Au moment où notre pays se dote d’un gouvernement digne de ce nom, au moment où le Parlement ouvre ses portes pour une législature des temps nouveaux, débarrassés d’un parti qui a fait perdre dix ans au pays, un homme de qualité, un patriote, un ami, est emporté par le Covid.
Abdelkader Mesnaoui était un grand professionnel. La presse a été unanime pour vanter ses qualités dans la profession de la comptabilité et de l’audit. Mais sa vie ne se limitait pas à son travail. Il était curieux des autres, curieux des autres cultures, des expériences des pays semblables, proches ou lointains. La chose politique ne l’intéressait pas, il s’y tenait à l’écart, se sentant plus utile en travaillant avec rigueur et exigence.

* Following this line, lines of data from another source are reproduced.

From an optimization exercise on the open Yosys and OpenROAD flow, aimed at small area, a short achievable clock period and few clock cycles; shortcuts taken in it are not production practice. In this exercise RTL edits were held to simulation tests only and were not proved equivalent to the original. Power is estimated from default activity; no workload was simulated.

==> fjord <==
## MipsProcessor
module MipsProcessor(input clk, rst, output [31:0] imem_addr, input [31:0] imem_data,
                     output [31:0] dmem_addr, dmem_wdata, output dmem_we, dmem_re, input [31:0] dmem_rdata);
	reg  [31:0] pc;
	wire [31:1] inc = pc[31:1] + 31'd1;
	wire [31:0] pc1 = pc[0] ? {inc, 1'b0} : {pc[31:1], 1'b1};
	wire [31:0] pc2 = {inc, pc[0]};
	wire [5:0]  iop = imem_data[31:26];
	wire if_jal_a, if_jal_b, nc_a1, nc_a2, nc_b1, nc_b2;
	IfDecode My_IfDecodeA(.op(iop), .jt(nc_a1), .jal(if_jal_a), .jr(nc_a2));
	IfDecode My_IfDecodeB(.op(iop), .jt(nc_b1), .jal(if_jal_b), .jr(nc_b2));
	wire stall;
	wire [3:0] br_taken, br_ntaken;    
	wire [31:0] br_target;
	wire [3:0] sj, s2, s1, sh;
	wire [31:0] pc_hold;
	genvar i;
	generate
		for (i = 0; i < 4; i = i + 1) begin : psel
			PcSel My_S(.op(iop), .stall(stall), .sj(sj[i]), .s2(s2[i]), .s1(s1[i]), .sh(sh[i]));
		end
		for (i = 0; i < 32; i = i + 1) begin : pch
			wire ya, yb;
			C_AOI22 My_A(.a1(sj[i/8]), .a2((i < 26) ? imem_data[i] : pc1[i]), .b1(s2[i/8]), .b2(pc2[i]), .y(ya));
			C_AOI22 My_B(.a1(s1[i/8]), .a2(pc1[i]), .b1(sh[i/8]), .b2(pc[i]), .y(yb));
			C_NAND2 My_H(.a(ya), .b(yb), .y(pc_hold[i]));
		end
	endgenerate
	wire [31:0] pc_next;
	generate
		for (i = 0; i < 32; i = i + 1) begin : pcm
			wire t_n, h_n;
			C_NAND2 My_T(.a(br_taken[i/8]), .b(br_target[i]), .y(t_n));
			C_NAND2 My_H(.a(br_ntaken[i/8]), .b(pc_hold[i]), .y(h_n));
			C_NAND2 My_M(.a(t_n), .b(h_n), .y(pc_next[i]));
		end
	endgenerate
	always @(posedge clk, posedge rst) begin
		if (rst)
			pc <= 32'd0;
		else
			pc <= pc_next;
	end
	assign imem_addr = pc;
	reg        d_valid;
	reg [31:0] d_w;
	always @(posedge clk, posedge rst) begin
		if (rst)
			d_valid <= 1'b0;
		else
  ...
Settings: LEC_CHECK=0, CAP_MARGIN=20, CORE_MARGIN=2, CORE_UTILIZATION=60, PLACE_DENSITY=0.7, SLEW_MARGIN=20, SYNTH_HIERARCHICAL=1; clock period 12.0 ns.
standard.sh (not shown) runs the stock make flow with config.mk's settings and CLKGATE_MAP_FILE= SYNTH_SCRIPT=/design/flow/synth_recipe.tcl, a recipe that flattens the netlist after the stock synthesis.
==> flow/flow/run.sh <==
#!/bin/bash
# The standard synthesis and layout (standard.sh), with:
#  - ports buffered with buf_4 instead of the library's first buffer;
#  - larger clock-tree sink clusters and no dummy clock loads;
#  - after global routing, cells with ample slack are downsized (flow/downsize.tcl).
set -o pipefail
bash standard.sh \
  SETUP_SLACK_MARGIN=8.6 \
  TNS_END_PERCENT=5 \
  MATCH_CELL_FOOTPRINT=0 \
  "BUFFER_PORTS_ARGS=-buffer_cell sky130_fd_sc_hd__buf_4" \
  "CTS_ARGS=-sink_clustering_enable -repair_clock_nets -sink_clustering_size 25 -sink_clustering_max_diameter 80 -dont_use_dummy_load" \
  POST_GLOBAL_ROUTE_TCL=$PWD/flow/post_grt.tcl \
  finish > flow_make.log 2>&1
Other scripts of this flow, unchanged in this note and not shown: flow/flow/downsize.tcl, flow/flow/post_grt.tcl
==> inputs of yarrow, as changes to fjord <==
--- a/flow/design.v
+++ b/flow/design.v
@@ -1,19 +1,11 @@
 module IfDecode(input [5:0] op, output jt, jal, jr);
 	assign jt  = !op[5] && op[0] && !op[3] && (!op[1] || op[2]);    
 	assign jal = !op[5] && op[2] && !op[3];
 	assign jr  = !op[5] && op[1] && !op[2];
 endmodule
-module PcSel(input [5:0] op, input stall, output sj, s2, s1, sh);
-	wire jt, jal, jr;
-	IfDecode My_D(.op(op), .jt(jt), .jal(jal), .jr(jr));
-	assign sj = jt && !stall;
-	assign s2 = jr && !stall;
-	assign s1 = !jt && !jr && !stall;
-	assign sh = stall;
-endmodule
 module Controller(input [5:0] op, func, input jal, output rtype, useimm, regwrite, memread, memwrite, beq,
                   rdrs, rdrt, sub, andop, orop, slt);
 	wire addi = !jal && !op[5] && op[3] && !op[4];
 	wire slti = !jal && op[5] && op[0];
 	wire lw   = !jal && op[5] && op[2] && !op[1];
 	wire sw   = !jal && op[5] && op[1] && !op[0];
@@ -34,24 +26,24 @@
 	assign stall = d_valid && e_memread && ((rdrs && rs == e_rd) || (rdrt && rt == e_rd));
 endmodule
 module ForwardUnit(input e_regwrite, input [4:0] e_rd, rs, rt, input jal, output fa, ft);
 	assign fa = e_regwrite && (e_rd == rs) && !jal;
 	assign ft = e_regwrite && (e_rd == rt);
 endmodule
-module RegFile(input clk, we, input [4:0] wa, input [31:0] wd_a, wd_b, input [31:1] s1, s2,
+module RegFile(input clk, we, input [4:0] wa, input [31:0] wd, input [31:1] s1, s2,
                output [31:0] rd1_n, rd2_n);
 	wire [32*31-1:0] q;
 	wire [31:1] wsel;
 	Dec5 My_WDec(.a(wa), .en(we), .y(wsel));
 	genvar k;
 	generate
 		for (k = 1; k < 32; k = k + 1) begin : r
 			reg [31:0] v;
 			always @(posedge clk)
 				if (wsel[k])
-					v <= (k < 16) ? wd_a : wd_b;
+					v <= wd;
 			assign q[(k-1)*32 +: 32] = v;
 		end
 	endgenerate
 	ReadPort My_RP1(.s(s1), .q(q), .y_n(rd1_n));
 	ReadPort My_RP2(.s(s2), .q(q), .y_n(rd2_n));
 endmodule
@@ -419,33 +411,23 @@
                      output [31:0] dmem_addr, dmem_wdata, output dmem_we, dmem_re, input [31:0] dmem_rdata);
 	reg  [31:0] pc;
 	wire [31:1] inc = pc[31:1] + 31'd1;
 	wire [31:0] pc1 = pc[0] ? {inc, 1'b0} : {pc[31:1], 1'b1};
 	wire [31:0] pc2 = {inc, pc[0]};
 	wire [5:0]  iop = imem_data[31:26];
-	wire if_jal_a, if_jal_b, nc_a1, nc_a2, nc_b1, nc_b2;
+	wire if_jt, if_jal, if_jr, if_jal_a, if_jal_b, nc_a1, nc_a2, nc_b1, nc_b2;
+	IfDecode My_IfDecode(.op(iop), .jt(if_jt), .jal(if_jal), .jr(if_jr));
 	IfDecode My_IfDecodeA(.op(iop), .jt(nc_a1), .jal(if_jal_a), .jr(nc_a2));
 	IfDecode My_IfDecodeB(.op(iop), .jt(nc_b1), .jal(if_jal_b), .jr(nc_b2));
 	wire stall;
 	wire [3:0] br_taken, br_ntaken;    
 	wire [31:0] br_target;
-	wire [3:0] sj, s2, s1, sh;
-	wire [31:0] pc_hold;
-	genvar i;
-	generate
-		for (i = 0; i < 4; i = i + 1) begin : psel
-			PcSel My_S(.op(iop), .stall(stall), .sj(sj[i]), .s2(s2[i]), .s1(s1[i]), .sh(sh[i]));
-		end
-		for (i = 0; i < 32; i = i + 1) begin : pch
-			wire ya, yb;
-			C_AOI22 My_A(.a1(sj[i/8]), .a2((i < 26) ? imem_data[i] : pc1[i]), .b1(s2[i/8]), .b2(pc2[i]), .y(ya));
-			C_AOI22 My_B(.a1(s1[i/8]), .a2(pc1[i]), .b1(sh[i/8]), .b2(pc[i]), .y(yb));
-			C_NAND2 My_H(.a(ya), .b(yb), .y(pc_hold[i]));
-		end
-	endgenerate
+	wire [31:0] pc_seq = if_jt ? {pc1[31:26], imem_data[25:0]} : (if_jr ? pc2 : pc1);
+	wire [31:0] pc_hold = stall ? pc : pc_seq;
 	wire [31:0] pc_next;
+	genvar i;
 	generate
 		for (i = 0; i < 32; i = i + 1) begin : pcm
 			wire t_n, h_n;
 			C_NAND2 My_T(.a(br_taken[i/8]), .b(br_target[i]), .y(t_n));
 			C_NAND2 My_H(.a(br_ntaken[i/8]), .b(pc_hold[i]), .y(h_n));
 			C_NAND2 My_M(.a(t_n), .b(h_n), .y(pc_next[i]));
@@ -454,13 +436,13 @@
 	always @(posedge clk, posedge rst) begin
 		if (rst)
 			pc <= 32'd0;
 		else
 			pc <= pc_next;
 	end
-	assign imem_addr = pc;
+	OutRegR My_PcOut(.clk(clk), .rst(rst), .d(pc_next), .q(imem_addr));
 	reg        d_valid;
 	reg [31:0] d_w;
 	always @(posedge clk, posedge rst) begin
 		if (rst)
 			d_valid <= 1'b0;
 		else
@@ -486,15 +468,15 @@
 	Controller My_Controller(.op(d_w[31:26]), .func(d_w[5:0]), .jal(d_jal), .rtype(c_rtype), .useimm(c_useimm),
 	                         .regwrite(c_regwrite), .memread(c_memread), .memwrite(c_memwrite), .beq(c_beq),
 	                         .rdrs(c_rdrs), .rdrt(c_rdrt), .sub(c_sub), .andop(c_and), .orop(c_or), .slt(c_slt));
 	wire [4:0] d_dst = d_jal ? 5'd31 : (c_rtype ? d_rd : d_rt);
 	wire        m_regwrite;
 	wire [4:0]  m_rd;
-	wire [31:0] m_wd, m_wd_b;
+	wire [31:0] m_wd;
 	wire [31:0] rf1_n, rf2_n;
-	RegFile My_RegFile(.clk(clk), .we(m_regwrite), .wa(m_rd), .wd_a(m_wd), .wd_b(m_wd_b), .s1(d_s1), .s2(d_s2), .rd1_n(rf1_n), .rd2_n(rf2_n));
+	RegFile My_RegFile(.clk(clk), .we(m_regwrite), .wa(m_rd), .wd(m_wd), .s1(d_s1), .s2(d_s2), .rd1_n(rf1_n), .rd2_n(rf2_n));
 	wire byp1 = m_regwrite && (m_rd == d_rs);
 	wire byp2 = m_regwrite && (m_rd == d_rt);
 	wire sa_jal = d_jal;
 	wire sa_rd  = !d_jal && byp1 && m_memread;
 	wire sa_res = !d_jal && byp1 && !m_memread;
 	wire sa_rf_n = d_jal || byp1;
@@ -553,12 +535,13 @@
 		e_or   <= c_or;
 		e_slt  <= c_slt;
 	end
 	reg [31:0] m_res, m_sd;
 	wire [31:0] sd = e_ft ? m_res : e_b;
 	wire [31:0] res;
+	OutReg My_AddrOut(.clk(clk), .d(res), .q(dmem_addr));
 	ALU My_ALU(.m(m_res), .ea(e_a), .eb(e_b), .imm({e_imm[15], e_imm}), .fa(e_fa), .ra(e_ra), .fb(e_fb), .rb(e_rb), .ib(e_ib),
 	           .sub(e_sub), .ssum(e_ssum), .andop(e_and), .orop(e_or), .slt(e_slt), .out(res));
 	reg m_regwrite_r, m_memread, m_memwrite;
 	reg [4:0] m_rd_r;
 	always @(posedge clk, posedge rst) begin
 		if (rst) begin
@@ -575,15 +558,24 @@
 		m_sd   <= sd;
 	end
 	assign m_regwrite = m_regwrite_r;
 	assign m_rd = m_rd_r;
 	generate
 		for (i = 0; i < 32; i = i + 1) begin : wdm
-			C_MUX2 My_WA(.a0(m_res[i]), .a1(dmem_rdata[i]), .s(m_memread), .y(m_wd[i]));
-			C_MUX2 My_WB(.a0(m_res[i]), .a1(dmem_rdata[i]), .s(m_memread), .y(m_wd_b[i]));
+			C_MUX2 My_W(.a0(m_res[i]), .a1(dmem_rdata[i]), .s(m_memread), .y(m_wd[i]));
 		end
 	endgenerate
-	assign dmem_addr  = m_res;
 	assign dmem_wdata = m_sd;
 	assign dmem_we    = m_memwrite;
 	assign dmem_re    = m_re_o;
 endmodule
+module OutReg(input clk, input [31:0] d, output reg [31:0] q);
+	always @(posedge clk)
+		q <= d;
+endmodule
+module OutRegR(input clk, rst, input [31:0] d, output reg [31:0] q);
+	always @(posedge clk, posedge rst)
+		if (rst)
+			q <= 32'd0;
+		else
+			q <= d;
+endmodule
==> inputs of zinc, as changes to fjord <==
--- a/flow/design.v
+++ b/flow/design.v
@@ -1,19 +1,11 @@
 module IfDecode(input [5:0] op, output jt, jal, jr);
 	assign jt  = !op[5] && op[0] && !op[3] && (!op[1] || op[2]);    
 	assign jal = !op[5] && op[2] && !op[3];
 	assign jr  = !op[5] && op[1] && !op[2];
 endmodule
-module PcSel(input [5:0] op, input stall, output sj, s2, s1, sh);
-	wire jt, jal, jr;
-	IfDecode My_D(.op(op), .jt(jt), .jal(jal), .jr(jr));
-	assign sj = jt && !stall;
-	assign s2 = jr && !stall;
-	assign s1 = !jt && !jr && !stall;
-	assign sh = stall;
-endmodule
 module Controller(input [5:0] op, func, input jal, output rtype, useimm, regwrite, memread, memwrite, beq,
                   rdrs, rdrt, sub, andop, orop, slt);
 	wire addi = !jal && !op[5] && op[3] && !op[4];
 	wire slti = !jal && op[5] && op[0];
 	wire lw   = !jal && op[5] && op[2] && !op[1];
 	wire sw   = !jal && op[5] && op[1] && !op[0];
@@ -34,24 +26,24 @@
 	assign stall = d_valid && e_memread && ((rdrs && rs == e_rd) || (rdrt && rt == e_rd));
 endmodule
 module ForwardUnit(input e_regwrite, input [4:0] e_rd, rs, rt, input jal, output fa, ft);
 	assign fa = e_regwrite && (e_rd == rs) && !jal;
 	assign ft = e_regwrite && (e_rd == rt);
 endmodule
-module RegFile(input clk, we, input [4:0] wa, input [31:0] wd_a, wd_b, input [31:1] s1, s2,
+module RegFile(input clk, we, input [4:0] wa, input [31:0] wd, input [31:1] s1, s2,
                output [31:0] rd1_n, rd2_n);
 	wire [32*31-1:0] q;
 	wire [31:1] wsel;
 	Dec5 My_WDec(.a(wa), .en(we), .y(wsel));
 	genvar k;
 	generate
 		for (k = 1; k < 32; k = k + 1) begin : r
 			reg [31:0] v;
 			always @(posedge clk)
 				if (wsel[k])
-					v <= (k < 16) ? wd_a : wd_b;
+					v <= wd;
 			assign q[(k-1)*32 +: 32] = v;
 		end
 	endgenerate
 	ReadPort My_RP1(.s(s1), .q(q), .y_n(rd1_n));
 	ReadPort My_RP2(.s(s2), .q(q), .y_n(rd2_n));
 endmodule
@@ -419,33 +411,23 @@
                      output [31:0] dmem_addr, dmem_wdata, output dmem_we, dmem_re, input [31:0] dmem_rdata);
 	reg  [31:0] pc;
 	wire [31:1] inc = pc[31:1] + 31'd1;
 	wire [31:0] pc1 = pc[0] ? {inc, 1'b0} : {pc[31:1], 1'b1};
 	wire [31:0] pc2 = {inc, pc[0]};
 	wire [5:0]  iop = imem_data[31:26];
-	wire if_jal_a, if_jal_b, nc_a1, nc_a2, nc_b1, nc_b2;
+	wire if_jt, if_jal, if_jr, if_jal_a, if_jal_b, nc_a1, nc_a2, nc_b1, nc_b2;
+	IfDecode My_IfDecode(.op(iop), .jt(if_jt), .jal(if_jal), .jr(if_jr));
 	IfDecode My_IfDecodeA(.op(iop), .jt(nc_a1), .jal(if_jal_a), .jr(nc_a2));
 	IfDecode My_IfDecodeB(.op(iop), .jt(nc_b1), .jal(if_jal_b), .jr(nc_b2));
 	wire stall;
 	wire [3:0] br_taken, br_ntaken;    
 	wire [31:0] br_target;
-	wire [3:0] sj, s2, s1, sh;
-	wire [31:0] pc_hold;
-	genvar i;
-	generate
-		for (i = 0; i < 4; i = i + 1) begin : psel
-			PcSel My_S(.op(iop), .stall(stall), .sj(sj[i]), .s2(s2[i]), .s1(s1[i]), .sh(sh[i]));
-		end
-		for (i = 0; i < 32; i = i + 1) begin : pch
-			wire ya, yb;
-			C_AOI22 My_A(.a1(sj[i/8]), .a2((i < 26) ? imem_data[i] : pc1[i]), .b1(s2[i/8]), .b2(pc2[i]), .y(ya));
-			C_AOI22 My_B(.a1(s1[i/8]), .a2(pc1[i]), .b1(sh[i/8]), .b2(pc[i]), .y(yb));
-			C_NAND2 My_H(.a(ya), .b(yb), .y(pc_hold[i]));
-		end
-	endgenerate
+	wire [31:0] pc_seq = if_jt ? {pc1[31:26], imem_data[25:0]} : (if_jr ? pc2 : pc1);
+	wire [31:0] pc_hold = stall ? pc : pc_seq;
 	wire [31:0] pc_next;
+	genvar i;
 	generate
 		for (i = 0; i < 32; i = i + 1) begin : pcm
 			wire t_n, h_n;
 			C_NAND2 My_T(.a(br_taken[i/8]), .b(br_target[i]), .y(t_n));
 			C_NAND2 My_H(.a(br_ntaken[i/8]), .b(pc_hold[i]), .y(h_n));
 			C_NAND2 My_M(.a(t_n), .b(h_n), .y(pc_next[i]));
@@ -486,15 +468,15 @@
 	Controller My_Controller(.op(d_w[31:26]), .func(d_w[5:0]), .jal(d_jal), .rtype(c_rtype), .useimm(c_useimm),
 	                         .regwrite(c_regwrite), .memread(c_memread), .memwrite(c_memwrite), .beq(c_beq),
 	                         .rdrs(c_rdrs), .rdrt(c_rdrt), .sub(c_sub), .andop(c_and), .orop(c_or), .slt(c_slt));
 	wire [4:0] d_dst = d_jal ? 5'd31 : (c_rtype ? d_rd : d_rt);
 	wire        m_regwrite;
 	wire [4:0]  m_rd;
-	wire [31:0] m_wd, m_wd_b;
+	wire [31:0] m_wd;
 	wire [31:0] rf1_n, rf2_n;
-	RegFile My_RegFile(.clk(clk), .we(m_regwrite), .wa(m_rd), .wd_a(m_wd), .wd_b(m_wd_b), .s1(d_s1), .s2(d_s2), .rd1_n(rf1_n), .rd2_n(rf2_n));
+	RegFile My_RegFile(.clk(clk), .we(m_regwrite), .wa(m_rd), .wd(m_wd), .s1(d_s1), .s2(d_s2), .rd1_n(rf1_n), .rd2_n(rf2_n));
 	wire byp1 = m_regwrite && (m_rd == d_rs);
 	wire byp2 = m_regwrite && (m_rd == d_rt);
 	wire sa_jal = d_jal;
 	wire sa_rd  = !d_jal && byp1 && m_memread;
 	wire sa_res = !d_jal && byp1 && !m_memread;
 	wire sa_rf_n = d_jal || byp1;
@@ -575,14 +557,13 @@
 		m_sd   <= sd;
 	end
 	assign m_regwrite = m_regwrite_r;
 	assign m_rd = m_rd_r;
 	generate
 		for (i = 0; i < 32; i = i + 1) begin : wdm
-			C_MUX2 My_WA(.a0(m_res[i]), .a1(dmem_rdata[i]), .s(m_memread), .y(m_wd[i]));
-			C_MUX2 My_WB(.a0(m_res[i]), .a1(dmem_rdata[i]), .s(m_memread), .y(m_wd_b[i]));
+			C_MUX2 My_W(.a0(m_res[i]), .a1(dmem_rdata[i]), .s(m_memread), .y(m_wd[i]));
 		end
 	endgenerate
 	assign dmem_addr  = m_res;
 	assign dmem_wdata = m_sd;
 	assign dmem_we    = m_memwrite;
 	assign dmem_re    = m_re_o;
CORE_UTILIZATION = 68   (was 60)
PLACE_DENSITY = 0.75   (was 0.7)
==> comparison table <==
	yarrow	fjord	zinc
Clock power share	0.225	0.215	0.212
Count of clock-net buffers in the final layout	67	60	60
Post-Route M1 WL	67300 um	67400 um	61300 um
Non-clk buf share	0.0357	0.0403	0.0439
Multi-input gate area in the final layout	18600 sq um	18900 sq um	18500 sq um
Clock buffer count from CTS	67	60	60
Sequential cell area share	0.609	0.597	0.602
Global-route wire length before repair	286000 um	295000 um	289000 um
Number of cells on the worst reg-to-reg path	12	8	12
Std cell rows	113	112	104
Result of the run	finished clean	finished clean	finished clean
Fraction of met3 tracks used by global routing	0.112	0.152	0.191
Fmax	275 MHz	265 MHz	270 MHz
Nets	4360	4298	4324
Pwr dens	174 nW/um^2	170 nW/um^2	172 nW/um^2
Fraction of the cycle the final worst path needs	0.303	0.315	0.308
Setup slack at placement	7.28 ns	7.34 ns	7.45 ns
Final clock skew	0.0601 ns	0.0566 ns	0.102 ns
Testbench counts of fjord, summed over its fixed seeds: cycles 49,457.
Testbench counts of yarrow, summed over its fixed seeds: cycles 49,457.
Testbench counts of zinc, summed over its fixed seeds: cycles 49,457.

[static timing again, ports no longer ideal]
The results above use ideal ports. As a check the final layouts listed here were re-extracted and re-timed, cells and wires unchanged. Step 1: set_driving_cell puts a clkbuf_16 on clk and a buf_2 on each other input, an assumption about the parent block. Step 2 adds t to the input delays and takes it off the output delays; t is the mean of the earliest and latest rising clock arrival at the registers after step 1. Input paths then give back, and output paths get back, about the clock's delay inside the block. Three values: no drivers, after step 1, after step 2; two values: the first two.
run	shift t [ns]	setup WS [ns]	hold WS [ns]
fjord	0.767	8.220 / 8.142 / 7.938	0.377 / 0.377 / 0.377
yarrow	0.722	8.362 / 8.283 / 7.788	0.391 / 0.391 / 0.391
zinc	0.752	8.302 / 8.229 / 7.745	0.363 / 0.363 / 0.363
After both steps every run listed still meets setup and hold. The setup slack of yarrow, which loses most, moves by -0.079 ns with the drivers and by -0.574 ns with both steps.
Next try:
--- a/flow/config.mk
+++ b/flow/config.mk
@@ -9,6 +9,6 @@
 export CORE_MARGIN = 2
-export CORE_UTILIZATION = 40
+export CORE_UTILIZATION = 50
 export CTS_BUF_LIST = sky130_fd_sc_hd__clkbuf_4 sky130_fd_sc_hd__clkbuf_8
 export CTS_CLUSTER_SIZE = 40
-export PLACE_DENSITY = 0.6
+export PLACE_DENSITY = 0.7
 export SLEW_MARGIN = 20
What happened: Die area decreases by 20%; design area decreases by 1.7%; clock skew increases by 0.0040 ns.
What follows belongs to an exercise in optimizing a design on an open flow for small area; a production flow would make more cautious choices. Where RTL was checked, it was by simulation tests only, not by an equivalence proof against the original. The RTL of runs 5 and 7 was laid out without a check of its function. Power is estimated from default activity; no workload was simulated.

==> flow/config.mk <==
export PLATFORM = sky130hd
export DESIGN_NAME = comm
export DESIGN_NICKNAME = comm
export VERILOG_FILES = /design/flow/design.v
export SDC_FILE = /design/flow/constraint.sdc
export NUM_CORES = 4
export LEC_CHECK = 0
export CAP_MARGIN = 20
export CORE_MARGIN = 2
export CORE_UTILIZATION = 40
export SLEW_MARGIN = 20
==> flow/constraint.sdc <==
create_clock -name core_clock -period 10.0 [get_ports {clk}]
set_input_delay 2.0000 -clock core_clock [delete_from_list [all_inputs] [get_ports {clk}]]
set_output_delay 2.0000 -clock core_clock [all_outputs]
set_load 0.01 [all_outputs]
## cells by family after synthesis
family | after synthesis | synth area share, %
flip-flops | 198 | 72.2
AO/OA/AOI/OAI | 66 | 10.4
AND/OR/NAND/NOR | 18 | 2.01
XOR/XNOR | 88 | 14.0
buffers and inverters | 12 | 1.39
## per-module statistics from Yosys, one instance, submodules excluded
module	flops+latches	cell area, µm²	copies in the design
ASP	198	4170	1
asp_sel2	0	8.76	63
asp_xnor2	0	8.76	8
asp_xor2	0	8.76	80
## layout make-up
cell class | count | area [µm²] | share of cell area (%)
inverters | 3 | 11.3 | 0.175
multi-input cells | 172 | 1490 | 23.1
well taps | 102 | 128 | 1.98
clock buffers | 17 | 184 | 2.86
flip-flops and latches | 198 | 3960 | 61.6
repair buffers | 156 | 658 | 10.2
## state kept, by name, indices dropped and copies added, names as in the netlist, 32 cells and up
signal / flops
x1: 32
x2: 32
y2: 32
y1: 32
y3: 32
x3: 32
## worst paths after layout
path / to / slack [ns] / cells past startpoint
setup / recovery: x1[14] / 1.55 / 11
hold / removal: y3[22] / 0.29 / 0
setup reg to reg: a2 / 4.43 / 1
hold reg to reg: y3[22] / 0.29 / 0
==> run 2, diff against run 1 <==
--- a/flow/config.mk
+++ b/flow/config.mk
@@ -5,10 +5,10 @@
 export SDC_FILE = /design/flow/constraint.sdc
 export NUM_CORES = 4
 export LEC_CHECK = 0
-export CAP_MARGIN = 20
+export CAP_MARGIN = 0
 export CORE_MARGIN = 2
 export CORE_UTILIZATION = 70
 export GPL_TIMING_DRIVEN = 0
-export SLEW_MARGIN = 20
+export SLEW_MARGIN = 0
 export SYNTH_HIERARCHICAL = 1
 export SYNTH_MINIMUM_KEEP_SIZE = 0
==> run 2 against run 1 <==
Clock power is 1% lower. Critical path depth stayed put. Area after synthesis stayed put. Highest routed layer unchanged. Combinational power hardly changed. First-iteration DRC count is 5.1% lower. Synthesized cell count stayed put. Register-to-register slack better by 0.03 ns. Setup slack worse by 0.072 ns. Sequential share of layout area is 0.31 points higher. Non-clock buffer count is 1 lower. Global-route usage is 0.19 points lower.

Je l’ai rencontré grâce à son épouse, Amina, l’exceptionnelle libraire d’Anfa, celle qui milite depuis des décennies pour la lecture et se dépense sans compter pour faire circuler le livre dans les foyers, dans les écoles, partout où elle peut intervenir.
Couple idéal, basé sur le respect et la confiance. Leur maison a été toujours ouverte pour accueillir des écrivains, des penseurs, des artistes. On y est bien, se sentant dans une famille où le dialogue est possible et même enrichissant. La maison Mesnaoui, c’est un centre culturel sans affiche ni pancarte. Un lieu de rencontres et de débats.
A chaque fois que je venais présenter un de mes ouvrages chez Amina, je voyais Abdelkader et nous discutions de l’avenir de notre pays. Patriote sincère et passionné, Abdelkader avait une vision claire et précise des potentialités du Maroc. De par ses études en Europe, ses voyages, sa curiosité toujours en éveil, il avait acquis une culture éclectique.
Cet homme de culture ne se faisait pas d’illusion sur certains politiques. Mais il avait une certitude: le Maroc est solide, fort et déterminé. Il s’en sortira. Il avait des projets d’aventure intellectuelle, artistique.
Un aspect me rapprochait en particulier de cet homme: son intérêt pour la spiritualité. Il avait de l’islam une vision dominée par son esprit supérieur, celui des grands poètes mystiques qui ont célébré, chanté et magnifié cette religion, une religion qui n’a rien à voir avec des interprétations littérales et caricaturales. Il souffrait de voir l’islam réduit à un programme politique et idéologique indigne de ses valeurs fondamentales. Il a pu assister à la débâcle du parti islamiste dont l’incompétence n’a d’égale que sa prétention.
Cette foi en la spiritualité l’a aidé à supporter des épreuves dures comme le décès subit d’un de ses fils. Contre le Covid, il a lutté, puis le virus l’a remporté.
C’était un homme courtois, souriant, apaisé et apaisant. Il me manque et manquera à une jeunesse avide de projets et d’ambition.